*Work required*. Every line of the records that holds the word "column" should be copied out.

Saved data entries
[Start of Attachment]

$ cat src/rtl/or_reduce_pipe.sv
// or_reduce_pipe: three-stage OR-reduction tree with valid/ready flow
// control, a sticky hit flag and a saturating hit counter.
module or_reduce_pipe #(
  parameter int W     = 128,
  parameter int CNT_W = 16
) (
  input  logic             CLK,
  input  logic             RST,
  input  logic             IN_VLD,
  input  logic [W-1:0]     IN_DATA,
  output logic             IN_RDY,
  output logic             OUT_VLD,
  input  logic             OUT_RDY,
  output logic             OUT_ANY,
  output logic [W/4-1:0]   OUT_GRP,
  input  logic             CLR,
  output logic             STICKY,
  output logic [CNT_W-1:0] HIT_CNT
);

  localparam int G1W = W / 4;
  localparam int G2W = W / 16;
  localparam int G3W = W / 64;

  logic             s1_vld_q;
  logic [G1W-1:0]   s1_g1_q;
  logic             s2_vld_q;
  logic [G1W-1:0]   s2_g1_q;
  logic [G2W-1:0]   s2_g2_q;
  logic             s3_vld_q;
  logic [G1W-1:0]   s3_g1_q;
  logic             s3_any_q;
  logic             sticky_q;
  logic             sticky_d;
  logic [CNT_W-1:0] cnt_q;
  logic [CNT_W-1:0] cnt_d;

  logic [G1W-1:0]   g1_d;
  logic [G2W-1:0]   g2_d;
  logic [G3W-1:0]   g3_d;
  logic             any_d;
  logic             en1;
  logic             en2;
  logic             en3;
  logic             hit;

  // Reduction tree: nibble ORs, then ORs of four flags per level.
  always_comb begin
    g1_d = '0;
    g2_d = '0;
    g3_d = '0;
    for (int i = 0; i < G1W; i++)
      g1_d[i] = |IN_DATA[4*i +: 4];
    for (int j = 0; j < G2W; j++)
      g2_d[j] = |s1_g1_q[4*j +: 4];
    for (int k = 0; k < G3W; k++)
      g3_d[k] = |s2_g2_q[4*k +: 4];
    any_d = |g3_d;
  end

  // A stage may load when it is empty or its content moves on.
  assign en3    = !s3_vld_q || OUT_RDY;
  assign en2    = !s2_vld_q || en3;
  assign en1    = !s1_vld_q || en2;
  assign IN_RDY = en1 && !RST;

  // Stage 1: register nibble flags of the accepted beat.
  always_ff @(posedge CLK) begin
    if (RST) begin
      s1_vld_q <= 1'b0;
      s1_g1_q  <= '0;
    end else if (en1) begin
      s1_vld_q <= IN_VLD;
      if (IN_VLD) s1_g1_q <= g1_d;
    end
  end

  // Stage 2: register 16-bit group flags, carry nibble flags.
  always_ff @(posedge CLK) begin
    if (RST) begin
      s2_vld_q <= 1'b0;
      s2_g1_q  <= '0;
      s2_g2_q  <= '0;
    end else if (en2) begin
      s2_vld_q <= s1_vld_q;
      if (s1_vld_q) begin
        s2_g1_q <= s1_g1_q;
        s2_g2_q <= g2_d;
      end
    end
  end

  // Stage 3: register the final ANY with nibble flags; holds on stall.
  always_ff @(posedge CLK) begin
    if (RST) begin
      s3_vld_q <= 1'b0;
      s3_g1_q  <= '0;
      s3_any_q <= 1'b0;
    end else if (en3) begin
      s3_vld_q <= s2_vld_q;
      if (s2_vld_q) begin
        s3_g1_q  <= s2_g1_q;
        s3_any_q <= any_d;
      end
    end
  end

  assign hit = s3_vld_q && OUT_RDY && s3_any_q;

  // Sticky/counter next state: a delivered hit wins over a clear.
  always_comb begin
    sticky_d = sticky_q;
    cnt_d    = cnt_q;
    if (hit) begin
      sticky_d = 1'b1;
      if (CLR)
        cnt_d = CNT_W'(1);
      else if (cnt_q != {CNT_W{1'b1}})
        cnt_d = cnt_q + CNT_W'(1);
    end else if (CLR) begin
      sticky_d = 1'b0;
      cnt_d    = '0;
    end
  end

  // Sticky flag and saturating hit counter state.
  always_ff @(posedge CLK) begin
    if (RST) begin
      sticky_q <= 1'b0;
      cnt_q    <= '0;
    end else begin
      sticky_q <= sticky_d;
      cnt_q    <= cnt_d;
    end
  end

  assign OUT_VLD = s3_vld_q;
  assign OUT_ANY = s3_any_q;
  assign OUT_GRP = s3_g1_q;
  assign STICKY  = sticky_q;
  assign HIT_CNT = cnt_q;

endmodule
## src/rtl/col_id_dispatch_if.sv

```systemverilog
// rtl/col_id_dispatch_if.sv - column-id stream input and per-channel FIFO head/pop bundle
interface col_id_dispatch_if #(
    parameter int channel_num = 4,
    parameter int col_id_size = 10
);
    logic [col_id_size-1:0]             in_id;
    logic                               in_valid;
    logic                               in_last;
    logic                               in_ready;
    logic [channel_num*col_id_size-1:0] id;
    logic [channel_num-1:0]             id_fifo_empty;
    logic [channel_num-1:0]             id_fifo_read;
    logic                               busy;

    modport master (
        output in_id, in_valid, in_last, id_fifo_read,
        input  in_ready, id, id_fifo_empty, busy
    );

    modport slave (
        input  in_id, in_valid, in_last, id_fifo_read,
        output in_ready, id, id_fifo_empty, busy
    );
endinterface

```

## src/rtl/col_id_dispatch.sv

```systemverilog
// rtl/col_id_dispatch.sv - deals a column-id stream round-robin into per-channel show-ahead FIFOs
module col_id_dispatch #(
    parameter int channel_num     = 4,
    parameter int col_id_size     = 10,
    parameter int fifo_depth_bits = 3
) (
    input logic               clk,
    input logic               rst,
    col_id_dispatch_if.slave  bus
);
    localparam int depth    = 1 << fifo_depth_bits;
    localparam int ptr_bits = (channel_num > 1) ? $clog2(channel_num) : 1;
    localparam logic [ptr_bits-1:0] last_ch = ptr_bits'(channel_num - 1);

    logic [ptr_bits-1:0]    ptr;
    logic [channel_num-1:0] full;
    logic [channel_num-1:0] empty;
    logic [channel_num-1:0] wr_en;
    logic [channel_num-1:0] rd_en;
    logic [col_id_size-1:0] head [channel_num];
    logic                   accept;

    // Only the target FIFO gates input, so ids are never reordered across channels.
    assign bus.in_ready      = ~full[ptr];
    assign accept            = bus.in_valid & bus.in_ready;
    assign bus.id_fifo_empty = empty;
    assign bus.busy          = ~&empty;

    always_comb begin
        bus.id = '0;
        for (int c = 0; c < channel_num; c++) begin
            bus.id[c*col_id_size +: col_id_size] = head[c];
        end
    end

    always_ff @(posedge clk or negedge rst) begin
        if (!rst) begin
            ptr <= '0;
        end else if (accept) begin
            if (bus.in_last || ptr == last_ch) begin
                ptr <= '0;
            end else begin
                ptr <= ptr + 1'b1;
            end
        end
    end

    for (genvar c = 0; c < channel_num; c++) begin : g_fifo
        logic [fifo_depth_bits:0] wr_ptr;
        logic [fifo_depth_bits:0] rd_ptr;
        logic [col_id_size-1:0]   mem [depth];

        assign empty[c] = (wr_ptr == rd_ptr);
        assign full[c]  = (wr_ptr[fifo_depth_bits-1:0] == rd_ptr[fifo_depth_bits-1:0]) &&
                          (wr_ptr[fifo_depth_bits] != rd_ptr[fifo_depth_bits]);
        assign wr_en[c] = accept && (ptr == ptr_bits'(c));
        assign rd_en[c] = bus.id_fifo_read[c] & ~empty[c];
        // Zero the head when empty so unreset memory contents never leak out.
        assign head[c]  = empty[c] ? '0 : mem[rd_ptr[fifo_depth_bits-1:0]];

        always_ff @(posedge clk or negedge rst) begin
            if (!rst) begin
                wr_ptr <= '0;
                rd_ptr <= '0;
            end else begin
                if (wr_en[c]) begin
                    wr_ptr <= wr_ptr + 1'b1;
                end
                if (rd_en[c]) begin
                    rd_ptr <= rd_ptr + 1'b1;
                end
            end
        end

        always_ff @(posedge clk) begin
            if (wr_en[c]) begin
                mem[wr_ptr[fifo_depth_bits-1:0]] <= bus.in_id;
            end
        end
    end
endmodule

```

## src/flat_wrapper.sv

```systemverilog
// flat-port wrapper written by rule: the top's interface ports become plain ports
module col_id_dispatch_flat 
#(
    parameter int channel_num     = 4,
    parameter int col_id_size     = 10,
    parameter int fifo_depth_bits = 3
)
  (clk, rst, bus_in_id, bus_in_valid, bus_in_last, bus_id_fifo_read, bus_in_ready, bus_id, bus_id_fifo_empty, bus_busy);
  col_id_dispatch_if #(.channel_num(channel_num), .col_id_size(col_id_size)) bus_i ();
  input logic clk;
  input logic rst;
  input wire logic [$bits(bus_i.in_id)-1:0] bus_in_id;
  input wire logic [$bits(bus_i.in_valid)-1:0] bus_in_valid;
  input wire logic [$bits(bus_i.in_last)-1:0] bus_in_last;
  input wire logic [$bits(bus_i.id_fifo_read)-1:0] bus_id_fifo_read;
  output wire logic [$bits(bus_i.in_ready)-1:0] bus_in_ready;
  output wire logic [$bits(bus_i.id)-1:0] bus_id;
  output wire logic [$bits(bus_i.id_fifo_empty)-1:0] bus_id_fifo_empty;
  output wire logic [$bits(bus_i.busy)-1:0] bus_busy;
  assign bus_i.in_id = bus_in_id;
  assign bus_i.in_valid = bus_in_valid;
  assign bus_i.in_last = bus_in_last;
  assign bus_i.id_fifo_read = bus_id_fifo_read;
  assign bus_in_ready = bus_i.in_ready;
  assign bus_id = bus_i.id;
  assign bus_id_fifo_empty = bus_i.id_fifo_empty;
  assign bus_busy = bus_i.busy;
  col_id_dispatch #(.channel_num(channel_num), .col_id_size(col_id_size), .fifo_depth_bits(fifo_depth_bits)) u_core (.clk(clk), .rst(rst), .bus(bus_i));
endmodule
```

[End of Attachment]

*Result of the task*.
// rtl/col_id_dispatch_if.sv - column-id stream input and per-channel FIFO head/pop bundle
// rtl/col_id_dispatch.sv - deals a column-id stream round-robin into per-channel show-ahead FIFOs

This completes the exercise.